Another concern for the up and coming Democrats is a broad-based welfare reform. Here they follow the lead of a prototypical neoliberal, New York Senator Daniel Patrick Moynihan. From his days in the early 1970s as a domestic affairs aide to Nixon, Moynihan has proposed that the chaotic assortment of public assistance programs be replaced with a guaranteed annual income--a "negative income tax" payment according to need.

MUCH OF THE neoliberal program, of course, is not new. It traces its roots to the Great Society and New Deal proposals that defined an historical mission for the Democratic party--and which, carried to wasteful extremes, cost the Democrats their grip on the national government in 1980. But in the hands of the Harts and Bradleys and Wirths, the concepts have a new vitality and pragmatism. Indeed, the young Democrats combine a calm, rational approach to America's needs and fears, with the compassion and concern for equality of opportunity that have long been the province of their party.

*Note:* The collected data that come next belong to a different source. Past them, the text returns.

This design comes from an exercise in tuning for small area, a short achievable clock period and few clock cycles per item on the open sky130 flow, not from production work.
At most, simulation tests tie the RTL to the original design; equivalence was not proved.
No functional check of the RTL was part of runs 2 and 4.
Power and IR drop assume default switching activity.

`flow/constraint.sdc`:
```
create_clock -name core_clock -period 6.5 [get_ports {t_clk}]
set_input_delay 1.3000 -clock core_clock [delete_from_list [all_inputs] [get_ports {t_clk}]]
set_output_delay 1.3000 -clock core_clock [all_outputs]
set_load 0.01 [all_outputs]
```
`flow/run.sh`:
```
#!/bin/bash
# synth_recipe.tcl (not shown) runs the flow's synth.tcl, then flattens the netlist and writes it again
# the make line also repeats each setting of config.mk as NAME=value (left out here)
make -C /OpenROAD-flow-scripts/flow DESIGN_CONFIG=/design/flow/config.mk WORK_HOME=/design/flow/orfs CLKGATE_MAP_FILE= SYNTH_SCRIPT=/design/flow/synth_recipe.tcl finish
```
`flow/config.mk`:
```
export PLATFORM = sky130hd
export DESIGN_NAME = sort_top
export DESIGN_NICKNAME = sort_top
export VERILOG_FILES = /design/flow/design.v
export SDC_FILE = /design/flow/constraint.sdc
export NUM_CORES = 4
export LEC_CHECK = 0
export CAP_MARGIN = 20
export CORE_MARGIN = 2
export CORE_UTILIZATION = 40
export PLACE_DENSITY = 0.6
export SLEW_MARGIN = 20
```
`flow/design.v`:
```
`timescale 1ns / 1ps
module dp_comp(a,b,lt,gt,eq);
parameter datawidth = 8;
input [datawidth-1:0] a,b;
output reg lt,gt,eq;
always @(a or b) begin
lt <= 0;
gt <= 0;
eq <= 0;
	if (a<b)
		lt <= 1;
	else if (a>b)
		gt <= 1;
	else
		eq <= 1; 
end
endmodule
`timescale 1ns / 1ps
module dp_inc(a,b);
parameter  datawidth = 8;
input [datawidth-1:0] a;
output reg [datawidth-1:0] b;
always@(a) begin
	b<=a+1;
end
endmodule
`timescale 1ns / 1ps
module dp_sub(a,b,c);
parameter datawidth = 8;
input [datawidth-1:0] a,b;
output reg [datawidth-1:0] c;
always@(a or b) begin
	c <= a-b;
end
endmodule
`timescale 1ns / 1ps
module dp_mux2x1(a,b,sel,c);
parameter datawidth = 8;
input [datawidth-1:0] a,b;
input sel;
output reg [datawidth-1:0] c;
always@(a or b or sel) begin
	if (sel == 1)
		c <= a;
	else
		c <= b;
end
endmodule
`timescale 1ns / 1ps
module dp_reg(a,b,clk,clr,ld);
parameter datawidth = 8;
input[datawidth-1:0] a;
input clr, ld, clk;
output reg [datawidth-1:0] b;
always@(posedge clk) begin
	if (clr == 1)
		b <= 0;
	else if (ld == 1)
		b <= a;
end
endmodule
`timescale 1ns / 1ps
module DataMemory(Address, WriteData, Clk, MemWrite, MemRead, ReadData); 
    input [4:0] Address;   
    input [7:0] WriteData;  
    input Clk;
    input MemWrite;         
    input MemRead;          
    output reg[7:0] ReadData; 
    reg [7:0] Memory[0:31];    
    always @(posedge Clk) begin      
        if (MemWrite==1)
            Memory[Address] <= WriteData;
    end
    always @(Address or MemRead) begin
        if (MemRead == 1)
            ReadData <= Memory[Address];    
    else
        ReadData <= 8'h00;
    end 
endmodule
`timescale 1ns / 1ps
module datapath(d_clk,d_c_clr,d_c_ld,d_d_ld,d_d_clr,d_t1_ld,d_t2_ld,d_sel_add,d_sel_data,d_c_lt_n_1, d_d_lt_n_1_c, d_t1_gt_t2,d_n,d_wdata,d_address, d_rdata,d_i_clr, d_i_ld, d_done,d_i_lt_n_1);
input [7:0] d_rdata;
input [5:0] d_n;
input d_clk,d_c_clr,d_c_ld,d_d_ld,d_d_clr,d_t1_ld,d_t2_ld,d_sel_add,d_sel_data,d_i_clr,d_i_ld,d_done;
output d_t1_gt_t2,d_c_lt_n_1,d_d_lt_n_1_c,d_i_lt_n_1;
output [4:0] d_address;
output [7:0] d_wdata;
wire [5:0] d_c_input,d_c_val,d_d_input,d_d_val,d_n_1,d_n_1_c,d_i_input,d_i_val,d_add_d;
wire [7:0] d_temp1,d_temp2;
dp_reg #(.datawidth (6)) c_reg (d_c_input, d_c_val,d_clk,d_c_clr,d_c_ld);
dp_inc #(.datawidth (6)) c_inc (d_c_val, d_c_input);
dp_sub #(.datawidth (6)) c_sub (d_n,1,d_n_1);
dp_comp #(.datawidth (6)) c_lt(d_c_val,d_n_1,d_c_lt_n_1,,);
dp_reg #(.datawidth (6)) d_reg (d_d_input, d_d_val,d_clk,d_d_clr,d_d_ld);
dp_inc #(.datawidth (6)) d_inc (d_d_val, d_d_input);
dp_sub #(.datawidth (6)) d_sub (d_n_1,d_c_val,d_n_1_c);
dp_comp #(.datawidth (6)) d_lt(d_d_val,d_n_1_c,d_d_lt_n_1_c,,);
dp_mux2x1 #(.datawidth (6)) mux2x1_1 (d_d_input, d_d_val, d_sel_add,d_add_d);
dp_reg #(.datawidth (6)) i_reg (d_i_input, d_i_val,d_clk,d_i_clr,d_i_ld);
dp_inc #(.datawidth (6)) i_inc (d_i_val, d_i_input);
dp_comp #(.datawidth (6)) i_lt(d_i_val,d_n_1,d_i_lt_n_1,,);
dp_mux2x1 #(.datawidth (5)) mux2x1_2 (d_i_val, d_add_d, d_done,d_address);
dp_reg #(.datawidth (8)) temp1_reg (d_rdata, d_temp1,d_clk,0,d_t1_ld);
dp_reg #(.datawidth (8)) temp2_reg (d_rdata, d_temp2,d_clk,0,d_t2_ld);
dp_comp #(.datawidth (8)) t1t2_gt(d_temp1,d_temp2,,d_t1_gt_t2,);
dp_mux2x1 #(.datawidth (8)) mux2x1_3 (d_temp2,d_temp1,d_sel_data,d_wdata);
endmodule
`timescale 1ns / 1ps
module controller(c_clk,c_rst,c_go,c_c_ld,c_c_clr,c_d_ld,c_d_clr,c_t1_ld,c_t2_ld,c_sel_add,c_sel_data,c_c_lt_n_1,c_d_lt_n_1_c,c_t1_gt_t2, c_re, c_we,c_i_clr,c_i_ld,c_done,c_i_lt_n_1,c_idle);
input c_clk,c_rst,c_go,c_c_lt_n_1,c_d_lt_n_1_c,c_t1_gt_t2,c_i_lt_n_1;
output reg c_c_ld,c_c_clr,c_d_ld,c_d_clr,c_t1_ld,c_t2_ld,c_sel_add,c_sel_data,c_re,c_we,c_i_clr,c_i_ld,c_done;
output c_idle;
reg [3:0] state, nstate;
parameter [3:0] s_wait = 0, init_c = 1, check_c = 2, init_d = 3, check_d = 4, read_t1 = 5, read_t2 = 6, check_t1_t2 = 7, write_t1 = 8, write_t2 = 9, inc_d = 10, inc_c = 11, check_i = 12, read_sorted = 13, inc_i = 14;
always@(state, c_go, c_c_lt_n_1, c_d_lt_n_1_c, c_t1_gt_t2, c_i_lt_n_1) begin
c_c_ld <= 0;
c_c_clr <= 0;
c_d_ld <= 0;
c_d_clr <= 0;
c_t1_ld <= 0;
c_t2_ld <= 0;
c_sel_add <= 0;
c_sel_data <= 0;
c_we <= 0;
c_i_clr <= 0;
c_i_ld <= 0;
c_re <= 0;
c_done <= 0;
case(state)
	s_wait: begin
	   c_done <= 0;
	   c_re <= 0;
	   if (c_go == 0 )
			nstate <= s_wait;
	   else
			nstate <= init_c;
	end
	init_c: begin
	   c_c_clr <= 1;
	   c_c_ld <= 0;
	   c_d_clr <= 0;
	   c_d_ld <= 0;
	   c_i_clr <= 1;
       c_i_ld <= 0;
       c_re <= 0;
	   nstate <= check_c;	
	end
	check_c: begin
	   c_c_clr <= 0;
	   c_c_ld <= 0;
	   if (c_c_lt_n_1 == 1)
		  nstate <= init_d;
	   else 
		  nstate <= check_i;
	end
	init_d: begin
	   c_d_clr <= 1;
	   nstate <= check_d;
	end
    check_d: begin
	   c_d_clr <= 0;
	   c_d_ld <= 0;
	   if (c_d_lt_n_1_c == 1)
		  nstate <= read_t1;
	   else 
		  nstate <= inc_c;
	end
	read_t1: begin
	   c_t1_ld <= 1;
	   c_sel_add <= 0;
	   c_done <= 0;
	   c_re <= 1;
	   nstate <= read_t2;
	end
	read_t2: begin
	   c_t1_ld <= 0;
	   c_t2_ld <= 1;
	   c_sel_add <= 1;
	   c_done <= 0;
	   c_re <= 1;
	   nstate <= check_t1_t2;
	end
	check_t1_t2: begin
	   c_t2_ld <= 0;
	   c_re <= 0;
	   if (c_t1_gt_t2 == 1)
	       nstate <= write_t1;
		else
		   nstate <= inc_d;
	end
	write_t1: begin
	   c_we <= 1;
	   c_sel_add <= 1;
	   c_sel_data <= 0;
	   c_done <= 0;
	   nstate <= write_t2;
	end
	write_t2: begin
	   c_we <= 1;
	   c_sel_add <= 0;
	   c_sel_data <= 1;
	   c_done <= 0;
	   nstate <= inc_d;
	end
	inc_d: begin
	   c_d_ld <= 1;
	   c_we <= 0;
	   c_re <= 0;
	   nstate <= check_d;
	end
	inc_c: begin
	   c_c_ld <= 1;
	   nstate <= check_c;
	end
	check_i: begin
	   c_i_clr <= 0;
       c_i_ld <= 0;
       c_done <= 1;    
       nstate <= read_sorted;
    end
    read_sorted: begin
        c_re <= 1;
        c_done <= 1;
        if (c_i_lt_n_1 == 1)
           nstate <= inc_i;
        else
           nstate <= s_wait;
     end
     inc_i: begin
        c_done <= 1;
        c_i_ld <= 1;
        nstate <= check_i;
     end 
	default: begin
		nstate <= s_wait;
	end
	endcase
end
assign c_idle = (state == s_wait);
always@(posedge c_clk) begin
	if (c_rst==1) begin
		state <= s_wait;
	end
	else begin
	   state <= nstate;
	end
end
endmodule
`timescale 1ns / 1ps
module sort_top ( t_go, t_rst, t_clk, t_n, t_wr_en, t_wr_addr, t_wr_data, t_sorted_data, t_done);
input t_go, t_rst, t_clk;
input [5:0] t_n;
input t_wr_en;
input [4:0] t_wr_addr;
input [7:0] t_wr_data;
output [7:0] t_sorted_data;
output t_done;
wire t_c_ld,t_c_clr,t_d_ld,t_d_clr,t_t1_ld,t_t1_clr,t_t2_ld,t_t2_clr,t_sel_add,t_sel_data,t_c_lt_n_1,t_d_lt_n_1_c,t_t1_gt_t2,t_re,t_we,t_i_clr,t_i_ld,t_i_lt_n_1;
wire [4:0] t_address;
wire [7:0] t_wdata;
wire t_done_phase, t_idle;
wire [4:0] m_address;
wire [7:0] m_wdata;
wire m_we;
assign m_address = t_idle ? t_wr_addr : t_address;
assign m_wdata = t_idle ? t_wr_data : t_wdata;
assign m_we = t_idle ? t_wr_en : t_we;
assign t_done = t_done_phase & t_re;
controller sort_controller (t_clk,t_rst,t_go,t_c_ld,t_c_clr,t_d_ld,t_d_clr,t_t1_ld,t_t2_ld,t_sel_add,t_sel_data,t_c_lt_n_1,t_d_lt_n_1_c,t_t1_gt_t2,t_re,t_we,t_i_clr,t_i_ld,t_done_phase,t_i_lt_n_1,t_idle);
datapath sort_datapath(t_clk,t_c_clr,t_c_ld,t_d_ld,t_d_clr,t_t1_ld,t_t2_ld,t_sel_add,t_sel_data,t_c_lt_n_1,t_d_lt_n_1_c,t_t1_gt_t2,t_n,t_wdata,t_address,t_sorted_data,t_i_clr,t_i_ld,t_done_phase,t_i_lt_n_1);
DataMemory sort_datamemory(m_address,m_wdata,t_clk,m_we,t_re,t_sorted_data); 
endmodule
```
==> results.yml, run 1 <==
final_layout:
  drive_gt1_share_pct: 8.67
  area_growth_syn_to_layout_pct: 14.2
  diodes: 0
  fin_area_sq_mm: 0.0152
  final_util_pct: 46.5
  fin_nets: 1216
yosys:
  yosysSeqAreaShare_pct: 64.8
  netlist_top_cells_area: "edfxtp_1, nand2_1, nand3_1"
  yosys.area.top_type_share_pct: 61.5
  ys_types: 65
  ys.flop_type: "edfxtp_1"
  synth_enable_flop_cells: 272
  syn-num-nets: 1177
  yosysTopAreaCell: "edfxtp_1"
  syn_avg_cell_area_sq_um: 11.8
  ys_ff_latch: 294
  synthesis.area_sq_mm: 0.0133
  async_reset_ff_share_pct: 0
  syn_inst: 1125
  yosysWarningCount: 16
timing:
  fin_crit_ns: 6.21
  tightest_slew_ns: 0.968
  hold_violations: 0
  rsz0062_at_grt: "no"
  setup_tns_ns: 0
  slew_violations: 0
  setup_viol_count_final: 0
  max_freq_ghz: 0.161
  finalClockSkew_ns: 0.0212
  relSlewSlack_pct: 35.2
  fin_crit_sh_pct: 95.5
  hold-worst-slack_ns: 0.553
clock_tree:
  cts_resized: 0
  cts_sinks: 294
  cts-root-buf: "clkbuf_16"
  cts_setup_buffers: 0
  htreeDepth: 1
  clk_pin_slew_ns: 0.06
  clk_latency_ns: 0.58
  hold_buffers: 0
  clockBufferDepth: 3
  cts_tree: "done"
  cts_made_buffers: 31
power_and_ir_drop:
  p_leak_nw: 5.44
  p_clk_share_pct: 29.0
  power_mw: 5.72
  swShare_pct: 34.2
  p_int_mw: 3.76
  netSwitchingPower_mw: 1.96
  p_per_area_mw_per_mm2: 377
  p_comb_share_pct: 30.5
  seqPwrFrac_pct: 40.5
  ir_drop_mv: 0.248
die:
  rows: 66
  dieArea_sq_mm: 0.0347
  initial_utilization_pct: 40.7
  die_w_microns: 186
  io_pins: 32
  coreArea_sq_mm: 0.0326
  die_y_microns: 186
routing:
  wirelength_microns: 33000
  routed.top_layer: "met4"
  wl_met2_microns: 14900
  m1WireLength_microns: 14900
  ant_nets: 0
  drt_iter0_drc: 891
  dr.pass1.iters: 5
  drc: 0
  route.met3.wl_microns: 2540
  avgViaCountPerCell: 5.49
  wl_per_cell_microns: 20.2
  vias: 8944
global_route:
  grt_pass1_wl_microns: 50200
  grt_max_degree: 51
  grt_pass1_vias: 8445
  antenna_found_initial: 0
  track_usage_pct: 19.1
  gr-total-overflow: 0
placed_design:
  dpl_cell_area_sq_mm: 0.0142
  dp_hpwl_microns: 21700
  io_buffers: 31
  gp_congestion: 0.907
critical_path:
  cp.arrival_ns: 4.91
  critPathLaunchType: "flop"
  cp_slowest_cell: "nor4_4"
  worstSetupEndpointType: "output pin"
  r2r_slack_ns: 2.45
  max_stage_delay_ns: 0.66
  path_class: "flop to output pin"
  cp.required_ns: 5.20
  cpMostUsedCell: "buf_4"
  cp_cell_sequence: "buf_4 -> nor4_4 -> nand2_1 -> o21a_2 -> buf_4 -> nand3_1 -> a21oi_1 -> or4_1 -> nor4_2 -> clkdlybuf4s50_1"
  crit_fanout: 35
job:
  max_cap_viol_count: 0
run_status:
  status: "finished clean"
min_path:
  min_path_type: "flop to flop"
## kinds of logic after synthesis
kind of cell / after synthesis / synth area share (%)
AND/OR/NAND/NOR: 478 / 16.2
flip-flops: 294 / 64.8
AO/OA/AOI/OAI: 170 / 8.22
buffers and inverters: 85 / 2.90
multiplexers: 49 / 3.70
adder cells (fa/ha/maj): 29 / 2.79
XOR/XNOR: 20 / 1.32
## Yosys cell counts, types with 6 or more instances
cell and n:
nor2_1 65, nand2b_1 9, o31ai_1 6, a211oi_1 7
buf_2 35, o21ai_0 33, nor2b_1 13, dfxtp_1 22
mux2i_1 48, inv_1 25, nand2_1 239, ha_1 28
xor2_1 12, o21a_1 14, clkbuf_1 15, and3_1 13
xnor2_1 8, o22ai_1 8, nor3_1 6, edfxtp_1 272
nand3_1 102, a21oi_1 60
## final timing paths
kind | start | endpoint | cells after the start
hold reg to reg | sort_datapath.i_reg.b[5]$_SDFFE_PP0P_ | sort_datapath.i_reg.b[5]$_SDFFE_PP0P_ | 2
hold / removal | sort_datapath.i_reg.b[5]$_SDFFE_PP0P_ | sort_datapath.i_reg.b[5]$_SDFFE_PP0P_ | 2
setup / recovery | sort_controller.state[1]$_SDFF_PP0_ | t_sorted_data[7] | 10
setup reg to reg | sort_controller.state[0]$_SDFF_PP0_ | sort_datamemory.Memory[25][1]$_DFFE_PP_ | 7
## metrics by stage
stage | cells | setup WS, ns
2_1_floorplan | 1125 | 2.32
6_report | 1630 | 0.294
3_3_place_gp | 1572 | 0.696
4_1_cts | 1629 | 0.146
5_1_grt | 1630 | 0.00236
3_5_place_dp | 1572 | 0.640
## state kept, by name, summed over array words and instances (netlist names)
signal / flops
sort_datamemory.Memory: 256
sort_datapath.temp2_reg.b: 8
sort_datapath.temp1_reg.b: 8
sort_datapath.c_reg.b: 6
sort_controller.state: 4
sort_datapath.i_reg.b: 6
sort_datapath.d_reg.b: 6
## layout by cell type, fill, tap and decap left out, types with 3 or more instances in the layout
cell type        netlist  layout
edfxtp_1             272     272
nand2_1              239     239
nand3_1              102     102
nor2_1                65      65
a21oi_1               60      59
mux2i_1               48      48
clkbuf_16              0      31
clkdlybuf4s50_1        0      31
buf_4                  4      31
ha_1                  28      28
o21ai_0               33      25
inv_1                 25      25
dfxtp_1               22      21
and3_1                13      13
nor2b_1               13      13
o21a_1                14      13
clkinv_1               1      13
xor2_1                12      12
nand2b_1               9       9
o22ai_1                8       8
o21ai_2                0       8
xnor2_1                8       8
a211oi_1               7       7
clkbuf_1              15       7
o31ai_1                6       6
nor3_1                 6       6
o31a_1                 5       5
a31oi_1                5       5
nor4_1                 4       4
or2_2                  4       4
nand4_1                4       4
a21o_1                 4       4
and4bb_2               3       3
a22oi_1                3       3
a2111oi_0              3       3
nor3b_1                3       3
## routing by layer
metal | global-route usage [%] | vias up
li1 | - | 4185
met1 | 27.4 | 4368
met2 | 30.2 | 339
met3 | 3.58 | 52
met4 | 4.63 | 0
met5 | 0 | -
## final cells by class
cell class,instances,area [sq um]
flip-flops and latches,294,8610
inverters,26,97.6
fillers,2934,17500
clock buffers,38,802
clock inverters,19,154
repair buffers,65,611
multi-input cells,746,4340
well taps,442,553
## power groups by stage
stage,combinational [mW],clock (mW),sequential [mW]
final,1.74,1.66,2.32
after floorplan,1.12,0,2.34
after detailed placement,1.71,0,2.35
after global routing,1.91,1.76,2.32
after CTS,1.72,1.69,2.32
after global placement,1.71,0,2.35
## critical path: cells and delay by family (launching register included)
family,cells,cell delay [ns]
and+or+nand+nor,5,1.92
buffers and inverters,3,1.28
DFF,1,0.55
AOI/OAI and AO/OA,2,0.55
Testbench counts, summed over its fixed seeds: cycles 153,520, items 1,645.
==> inputs of run 2 (changes only) <==
==> flow/design.v (replaced) <==
`timescale 1ns / 1ps
module sort_top ( t_go, t_rst, t_clk, t_n, t_wr_en, t_wr_addr, t_wr_data, t_sorted_data, t_done);
input t_go, t_rst, t_clk;
input [5:0] t_n;
input t_wr_en;
input [4:0] t_wr_addr;
input [7:0] t_wr_data;
output [7:0] t_sorted_data;
output t_done;
localparam N = 32;
reg       wv;
reg [4:0] wa;
reg [7:0] wd;
reg       busy;
reg [5:0] nreg;
reg [5:0] rem;
reg [7:0] v  [0:N-1];
reg [4:0] a  [0:N-1];
reg       vl [0:N-1];
wire ins_mode = wv & ~busy;
function gt8(input [7:0] x, input [7:0] y);
  reg [7:0] g, l;
  reg [3:0] g1, l1;
  reg [1:0] g2, l2;
  integer i;
  begin
    g = x & ~y;
    l = ~x & y;
    for (i = 0; i < 4; i = i + 1) begin
      g1[i] = g[2*i+1] | (~l[2*i+1] & g[2*i]);
      l1[i] = l[2*i+1] | (~g[2*i+1] & l[2*i]);
    end
    for (i = 0; i < 2; i = i + 1) begin
      g2[i] = g1[2*i+1] | (~l1[2*i+1] & g1[2*i]);
      l2[i] = l1[2*i+1] | (~g1[2*i+1] & l1[2*i]);
    end
    gt8 = g2[1] | (~l2[1] & g2[0]);
  end
endfunction
wire [N:0]   h;    
wire [N-1:0] m;    
wire [N-1:0] d;    
wire [N-1:0] ins;  
genvar k;
generate
  for (k = 0; k < N; k = k + 1) begin : g_cmp
    assign h[k] = ~vl[k] | gt8(v[k], wd);
    assign m[k] = vl[k] & (a[k] == wa);
    assign ins[k] = d[k] ? h[k+1] : h[k];
  end
endgenerate
assign h[N] = 1'b1;
wire [N-1:0] p0 = m;
wire [N-1:0] p1, p2, p3, p4, p5;
generate
  for (k = 0; k < N; k = k + 1) begin : g_pre
    assign p1[k] = (k >= 1)  ? (p0[k] | p0[(k >= 1)  ? k-1  : 0]) : p0[k];
    assign p2[k] = (k >= 2)  ? (p1[k] | p1[(k >= 2)  ? k-2  : 0]) : p1[k];
    assign p3[k] = (k >= 4)  ? (p2[k] | p2[(k >= 4)  ? k-4  : 0]) : p2[k];
    assign p4[k] = (k >= 8)  ? (p3[k] | p3[(k >= 8)  ? k-8  : 0]) : p3[k];
    assign p5[k] = (k >= 16) ? (p4[k] | p4[(k >= 16) ? k-16 : 0]) : p4[k];
  end
endgenerate
assign d = p5;
generate
  for (k = 0; k < N; k = k + 1) begin : g_cell
    wire insp = (k == 0) ? 1'b0 : ins[k-1];
    wire dp   = (k == 0) ? 1'b0 : d[k-1];
    wire s_right = busy | (ins_mode & ~ins[k] & d[k]);
    wire s_left  = ins_mode & ins[k] & insp & ~dp;
    wire s_w     = ins_mode & ins[k] & ~insp;
    wire [7:0] vr = (k == N-1) ? 8'd0 : v[(k == N-1) ? k : k+1];
    wire [4:0] ar = (k == N-1) ? 5'd0 : a[(k == N-1) ? k : k+1];
    wire       lr = (k == N-1) ? 1'b0 : vl[(k == N-1) ? k : k+1];
    wire [7:0] vlf = (k == 0) ? 8'd0 : v[(k == 0) ? k : k-1];
    wire [4:0] alf = (k == 0) ? 5'd0 : a[(k == 0) ? k : k-1];
    wire       llf = (k == 0) ? 1'b0 : vl[(k == 0) ? k : k-1];
    wire s_hold = ~(s_right | s_w | s_left);
    always @(posedge t_clk) begin
      v[k] <= ({8{s_right}} & vr) | ({8{s_w}} & wd) | ({8{s_left}} & vlf) | ({8{s_hold}} & v[k]);
      a[k] <= ({5{s_right}} & ar) | ({5{s_w}} & wa) | ({5{s_left}} & alf) | ({5{s_hold}} & a[k]);
      vl[k] <= ~t_rst & ((s_right & lr) | s_w | (s_left & llf) | (s_hold & vl[k]));
    end
  end
endgenerate
wire good = vl[0] & ({1'b0, a[0]} < nreg);
assign t_done = busy & good;
assign t_sorted_data = v[0];
always @(posedge t_clk) begin
  wa <= t_wr_addr;
  wd <= t_wr_data;
  nreg <= t_n;
  if (t_rst) begin
    wv <= 1'b0;
    busy <= 1'b0;
  end else begin
    wv <= t_wr_en & ~busy;
    if (!busy) begin
      if (t_go) busy <= 1'b1;
      rem <= t_n;
    end else if (good) begin
      rem <= rem - 6'd1;
      if (rem == 6'd1) busy <= 1'b0;
    end
  end
end
endmodule
==> run 2 against run 1 <==
  * Still clean
  * Non-clock buffer count rose by 66
  * Power is 97% higher
  * Combinational power rose by 56%
  * Maximum frequency increased by 12%
  * Largest cell class is now multi-input combinational cells
  * Highest routed layer is now met5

Plenty of questions about the neoliberal program will be forthcoming. Not a few Americans doubt the value of centralized economic planning. Others see alarming implications in the proposals for compulsory national service heard from many of these young moderates. But as the edifice of Reaganism totters on the verge of intellectual collapse, and Democratic party elders continue to spew out the old rhetoric, the neoliberals offer the single serious alternative. The Administration's economic policies may be sufficient to give victories to Democrats in 1982. But if the Democrats fall back on New Dealcum-Edward M. Kennedy-business-as-usual, election gains will yield just another chapter in the four-year cycle of policy failure followed by a cry to throw the rascals out. Hart and his colleagues have between them a blueprint for the future of America, a cogent, coherent plan for governing this country in a difficult age. And that is more than anyone else on the scene has to offer.